You can easily quickly plot a histogram of any dataframe using `df['variable'].hist()` and you can add a vertical line to a plot using `plt.axvline(x)`. You can add a `label='description'` argument to each of those if you are going to add a legend to your plot.

**Calculating return periods**

If there are `nan` (not-a-number) values in your dataframe, Python doesn't know how to rank those, so you need to remove them first.

Use [np.sort()](https://numpy.org/doc/stable/reference/generated/numpy.sort.html) to sort the data. This will sort in ascending order (lowest to highest), so you can reverse the order using an [indexing trick](https://www.geeksforgeeks.org/python/how-to-reverse-a-list-in-python-using-slicing/). 
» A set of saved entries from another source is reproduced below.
$ cat src/pkg/apdt_defines.vh
// Constants for the asynchronous parallel display access timing block.
// Assumes word addressing on the register bus and 32-bit register words.
`ifndef APDT_DEFINES_VH
`define APDT_DEFINES_VH

// ==========================================================
// Register word addresses
`define APDT_REG_FCLK 4'h0
`define APDT_REG_CONF1 4'h1
`define APDT_REG_CONF2 4'h2
`define APDT_REG_CONF3 4'h3
`define APDT_REG_POL 4'h4
`define APDT_REG_MODE 4'h5
`define APDT_REG_CMD 4'h6
`define APDT_REG_STATUS 4'h7
`define APDT_REG_RDATA 4'h8

// ==========================================================
// Field positions
`define APDT_CMD_DIR 16
`define APDT_CMD_RS 17
`define APDT_MODE_SINGLE 0
`define APDT_MODE_68K 1
`define APDT_POL_CS 0
`define APDT_POL_WR 1
`define APDT_POL_RD 2
`define APDT_POL_RS 3
`define APDT_ST_BUSY 0
`define APDT_ST_RVALID 1
`define APDT_ST_PEND 2

// ==========================================================
// Reset values
`define APDT_FCLK_RST 16'h0001
`define APDT_CONF1_RST 32'h0008_0008
`define APDT_CONF2_RST 32'h0604_0602
`define APDT_CONF3_RST 16'h0004
`define APDT_POL_RST 4'h0
`define APDT_MODE_RST 2'h0

// ==========================================================
// Timing: one clk cycle is one half step of the fast internal clock.
`define APDT_CLK_NS 20
`define APDT_HALF_PER_FAST 2

`endif

$ cat src/design/apdt_timing_gen.v
// Access timing generator for the asynchronous parallel display port.
// Assumes an Avalon-MM master on clk and a display panel on the pins.
//
// Added by the designer: the placing of the registers and the Avalon-MM interface to the registers.
`timescale 1ns/100ps
`default_nettype none
`include "apdt_defines.vh"

module apdt_timing_gen #(
   parameter DW = 16
) (
   // Clock and reset
   input wire clk,
   input wire nrst,
   // Avalon-MM register slave
   input wire [3:0] avs_address,
   input wire avs_read,
   input wire avs_write,
   input wire [31:0] avs_writedata,
   output wire [31:0] avs_readdata,
   output wire avs_waitrequest,
   // Display panel pins
   output wire disp_cs,
   output wire disp_wr,
   output wire disp_rd,
   output wire disp_rs,
   output wire [DW-1:0] disp_bus_drive,
   output wire disp_bus_drive_en,
   input wire [DW-1:0] disp_bus_sample
);

   // ==========================================================
   // States
   localparam [1:0] ST_IDLE = 2'b00;
   localparam [1:0] ST_ACC = 2'b01;
   localparam [1:0] ST_GAP = 2'b10;

   // ==========================================================
   // Declarations
   reg [15:0] fclk_r;
   reg [15:0] rd_per_r;
   reg [15:0] wr_per_r;
   reg [7:0] wr_up_r;
   reg [7:0] wr_dn_r;
   reg [7:0] rd_up_r;
   reg [7:0] rd_dn_r;
   reg [15:0] rd_cap_r;
   reg [3:0] pol_r;
   reg [1:0] mode_r;
   reg wait_r;
   reg [31:0] rdata_bus_r;
   reg [31:0] rdata_mux;
   reg pend_v_r;
   reg pend_dir_r;
   reg pend_rs_r;
   reg [DW-1:0] pend_dat_r;
   reg [1:0] state_r;
   reg [1:0] state_nxt;
   reg [17:0] acc_r;
   reg [17:0] acc_nxt;
   reg ph_r;
   reg ph_nxt;
   reg take;
   reg dir_r;
   reg rs_r;
   reg [DW-1:0] wdat_r;
   reg cap_done_r;
   reg [DW-1:0] rcap_r;
   reg rvalid_r;
   reg [DW-1:0] ds1_r;
   reg [DW-1:0] ds2_r;
   reg disp_cs_r;
   reg disp_wr_r;
   reg disp_rd_r;
   reg disp_rs_r;
   reg [DW-1:0] dout_r;
   reg dout_en_r;

   // ==========================================================
   // Bus decode
   wire req = avs_read | avs_write;
   wire is_cmd = (avs_address == `APDT_REG_CMD);
   // A command waits on the bus while one is already pending.
   wire can_take = ~(avs_write & is_cmd & pend_v_r);
   wire wr_fire = avs_write & ~wait_r;
   wire cmd_fire = wr_fire & is_cmd;

   // ==========================================================
   // Timing arithmetic: everything is compared in doubled units, so
   // ceilings of a quotient never need a divider.
   wire [16:0] per2 = {(dir_r ? rd_per_r : wr_per_r), 1'b0};
   wire [8:0] up2 = {(dir_r ? rd_up_r : wr_up_r), 1'b0};
   wire [8:0] dn2 = {(dir_r ? rd_dn_r : wr_dn_r), 1'b0};
   wire [16:0] cap2 = {rd_cap_r, 1'b0};
   wire [17:0] sum = acc_r + {2'b00, fclk_r};
   // Ends on a whole fast cycle, so the period rounds up.
   wire last = ph_r & (sum >= {1'b0, per2});
   // Half-step index h meets h*B >= 2*setting at the rounded-up instant.
   wire past_up = (acc_r >= {9'h000, up2});
   wire past_dn = (acc_r >= {9'h000, dn2});
   wire strobe = past_up & ~past_dn;
   wire in_acc = (state_r == ST_ACC);
   // Capture only on whole fast cycles.
   wire cap_hit = in_acc & dir_r & ~ph_r & ~cap_done_r & (acc_r >= {1'b0, cap2});

   // ==========================================================
   // Avalon handshake: one wait cycle, more for a command while one is pending, then a single answer cycle.
   always @(posedge clk or negedge nrst) begin
      if (!nrst) begin
         wait_r <= 1'b1;
      end else if (req & wait_r & can_take) begin
         wait_r <= 1'b0;
      end else begin
         wait_r <= 1'b1;
      end
   end

   always @* begin
      rdata_mux = 32'h0000_0000;
      case (avs_address)
         `APDT_REG_FCLK: rdata_mux = {16'h0000, fclk_r};
         `APDT_REG_CONF1: rdata_mux = {rd_per_r, wr_per_r};
         `APDT_REG_CONF2: rdata_mux = {rd_dn_r, rd_up_r, wr_dn_r, wr_up_r};
         `APDT_REG_CONF3: rdata_mux = {16'h0000, rd_cap_r};
         `APDT_REG_POL: rdata_mux = {28'h0000000, pol_r};
         `APDT_REG_MODE: rdata_mux = {30'h00000000, mode_r};
         `APDT_REG_STATUS: rdata_mux = {29'h00000000, pend_v_r, rvalid_r,
                                        (state_r != ST_IDLE)};
         `APDT_REG_RDATA: rdata_mux[DW-1:0] = rcap_r;
         default: rdata_mux = 32'h0000_0000;
      endcase
   end

   always @(posedge clk or negedge nrst) begin
      if (!nrst) begin
         rdata_bus_r <= 32'h0000_0000;
      end else if (avs_read & wait_r) begin
         rdata_bus_r <= rdata_mux;
      end
   end

   // ==========================================================
   // Timing configuration registers
   always @(posedge clk or negedge nrst) begin
      if (!nrst) begin
         fclk_r <= `APDT_FCLK_RST;
         {rd_per_r, wr_per_r} <= `APDT_CONF1_RST;
         {rd_dn_r, rd_up_r, wr_dn_r, wr_up_r} <= `APDT_CONF2_RST;
         rd_cap_r <= `APDT_CONF3_RST;
         pol_r <= `APDT_POL_RST;
         mode_r <= `APDT_MODE_RST;
      end else if (wr_fire) begin
         case (avs_address)
            // A zero step would stall the accumulator forever.
            `APDT_REG_FCLK: fclk_r <= (avs_writedata[15:0] == 16'h0000) ?
                                      16'h0001 : avs_writedata[15:0];
            `APDT_REG_CONF1: begin
               rd_per_r <= avs_writedata[31:16];
               wr_per_r <= avs_writedata[15:0];
            end
            `APDT_REG_CONF2: begin
               rd_dn_r <= avs_writedata[31:24];
               rd_up_r <= avs_writedata[23:16];
               wr_dn_r <= avs_writedata[15:8];
               wr_up_r <= avs_writedata[7:0];
            end
            `APDT_REG_CONF3: rd_cap_r <= avs_writedata[15:0];
            `APDT_REG_POL: pol_r <= avs_writedata[3:0];
            `APDT_REG_MODE: mode_r <= avs_writedata[1:0];
            default: mode_r <= mode_r;
         endcase
      end
   end

   // ==========================================================
   // One-entry command hold so the next access can start without a
   // gap cycle when the previous one ends.
   always @(posedge clk or negedge nrst) begin
      if (!nrst) begin
         pend_v_r <= 1'b0;
         pend_dir_r <= 1'b0;
         pend_rs_r <= 1'b0;
         pend_dat_r <= {DW{1'b0}};
      end else if (cmd_fire) begin
         pend_v_r <= 1'b1;
         pend_dir_r <= avs_writedata[`APDT_CMD_DIR];
         pend_rs_r <= avs_writedata[`APDT_CMD_RS];
         pend_dat_r <= avs_writedata[DW-1:0];
      end else if (take) begin
         pend_v_r <= 1'b0;
      end
   end

   // ==========================================================
   // Access sequencer
   always @* begin
      state_nxt = state_r;
      acc_nxt = sum;
      ph_nxt = ~ph_r;
      take = 1'b0;
      case (state_r)
         ST_IDLE: begin
            acc_nxt = 18'h00000;
            ph_nxt = 1'b0;
            if (pend_v_r) begin
               state_nxt = ST_ACC;
               take = 1'b1;
            end
         end
         ST_ACC: begin
            if (last) begin
               acc_nxt = 18'h00000;
               ph_nxt = 1'b0;
               if (mode_r[`APDT_MODE_SINGLE]) begin
                  state_nxt = ST_GAP;
               end else if (pend_v_r) begin
                  take = 1'b1;
               end else begin
                  state_nxt = ST_IDLE;
               end
            end
         end
         ST_GAP: begin
            // Idle time lasts one interface period of the last access.
            if (last) begin
               acc_nxt = 18'h00000;
               ph_nxt = 1'b0;
               if (pend_v_r) begin
                  state_nxt = ST_ACC;
                  take = 1'b1;
               end else begin
                  state_nxt = ST_IDLE;
               end
            end
         end
         default: begin
            state_nxt = ST_IDLE;
            acc_nxt = 18'h00000;
            ph_nxt = 1'b0;
         end
      endcase
   end

   always @(posedge clk or negedge nrst) begin
      if (!nrst) begin
         state_r <= ST_IDLE;
         acc_r <= 18'h00000;
         ph_r <= 1'b0;
      end else begin
         state_r <= state_nxt;
         acc_r <= acc_nxt;
         ph_r <= ph_nxt;
      end
   end

   always @(posedge clk or negedge nrst) begin
      if (!nrst) begin
         dir_r <= 1'b0;
         rs_r <= 1'b0;
         wdat_r <= {DW{1'b0}};
      end else if (take) begin
         dir_r <= pend_dir_r;
         rs_r <= pend_rs_r;
         wdat_r <= pend_dat_r;
      end
   end

   // ==========================================================
   // Read data path: the panel must settle before the capture point,
   // so the synchroniser delay is part of the loopback budget.
   always @(posedge clk or negedge nrst) begin
      if (!nrst) begin
         ds1_r <= {DW{1'b0}};
         ds2_r <= {DW{1'b0}};
      end else begin
         ds1_r <= disp_bus_sample;
         ds2_r <= ds1_r;
      end
   end

   always @(posedge clk or negedge nrst) begin
      if (!nrst) begin
         cap_done_r <= 1'b0;
         rcap_r <= {DW{1'b0}};
      end else if (take) begin
         cap_done_r <= 1'b0;
      end else if (cap_hit) begin
         cap_done_r <= 1'b1;
         rcap_r <= ds2_r;
      end
   end

   // A capture in the same cycle as a software clear keeps the flag set.
   always @(posedge clk or negedge nrst) begin
      if (!nrst) begin
         rvalid_r <= 1'b0;
      end else if (cap_hit) begin
         rvalid_r <= 1'b1;
      end else if (wr_fire & (avs_address == `APDT_REG_STATUS) &
                   avs_writedata[`APDT_ST_RVALID]) begin
         rvalid_r <= 1'b0;
      end
   end

   // ==========================================================
   // Pin drivers. Logical active levels are mapped to pins through the
   // polarity bits; zero means active low.
   wire is68k = mode_r[`APDT_MODE_68K];
   wire rd_act = is68k ? (in_acc & strobe) : (in_acc & strobe & dir_r);
   wire wr_act = is68k ? (in_acc & dir_r) : (in_acc & strobe & ~dir_r);

   always @(posedge clk or negedge nrst) begin
      if (!nrst) begin
         disp_cs_r <= 1'b1;
         disp_wr_r <= 1'b1;
         disp_rd_r <= 1'b1;
         disp_rs_r <= 1'b1;
         dout_r <= {DW{1'b0}};
         dout_en_r <= 1'b0;
      end else begin
         disp_cs_r <= ~(in_acc ^ pol_r[`APDT_POL_CS]);
         disp_wr_r <= ~(wr_act ^ pol_r[`APDT_POL_WR]);
         disp_rd_r <= ~(rd_act ^ pol_r[`APDT_POL_RD]);
         disp_rs_r <= ~((in_acc & rs_r) ^ pol_r[`APDT_POL_RS]);
         dout_r <= wdat_r;
         dout_en_r <= in_acc & ~dir_r;
      end
   end

   // ==========================================================
   // Outputs
   assign avs_readdata = rdata_bus_r;
   assign avs_waitrequest = wait_r;
   assign disp_cs = disp_cs_r;
   assign disp_wr = disp_wr_r;
   assign disp_rd = disp_rd_r;
   assign disp_rs = disp_rs_r;
   assign disp_bus_drive = dout_r;
   assign disp_bus_drive_en = dout_en_r;

endmodule // apdt_timing_gen
`default_nettype wire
Then use [stats.rankdata()](https://docs.scipy.org/doc/scipy/reference/generated/scipy.stats.mstats.rankdata.html) to rank the maxima. Again, by default this function ranks values from lowest to highest. Here you can flip the order by multiplying by negative 1.

In [None]:
# drop NaN rows from dataframe
df3 =  df2.dropna()

# create a numpy array of return levels sorted from highest to lowest
np1 = np.sort(df3['SL'])[::-1]

# does it look right?
np1

In [None]:
# use scipy to rank the return levels
np2 = stats.rankdata(np1*-1)

# does it look right? 
# (rank 1 should correspond to the highest value of the sorted list and
#    if there are any duplicate values in the sorted list they should have
#    the same rank here)
np2

Now you can do the calculations given above for exceedance probability $P$ and return period $T$.

In [None]:
# number of years of data
N = len(np1)

# calculation for exceedance probability
P = ...

# calculation for return period 
T = ...

To make a scatter plot with a log scale on the x-axis:

In [None]:
#create axis object
fig, ax = plt.subplots()

# plot data on axis
ax.plot(x_variable, y_variable, "o")

# choose x-axis scale:
ax.set_xscale("log")

Keep adding appropriate axis labels, titles, and line labels/legends to your plots!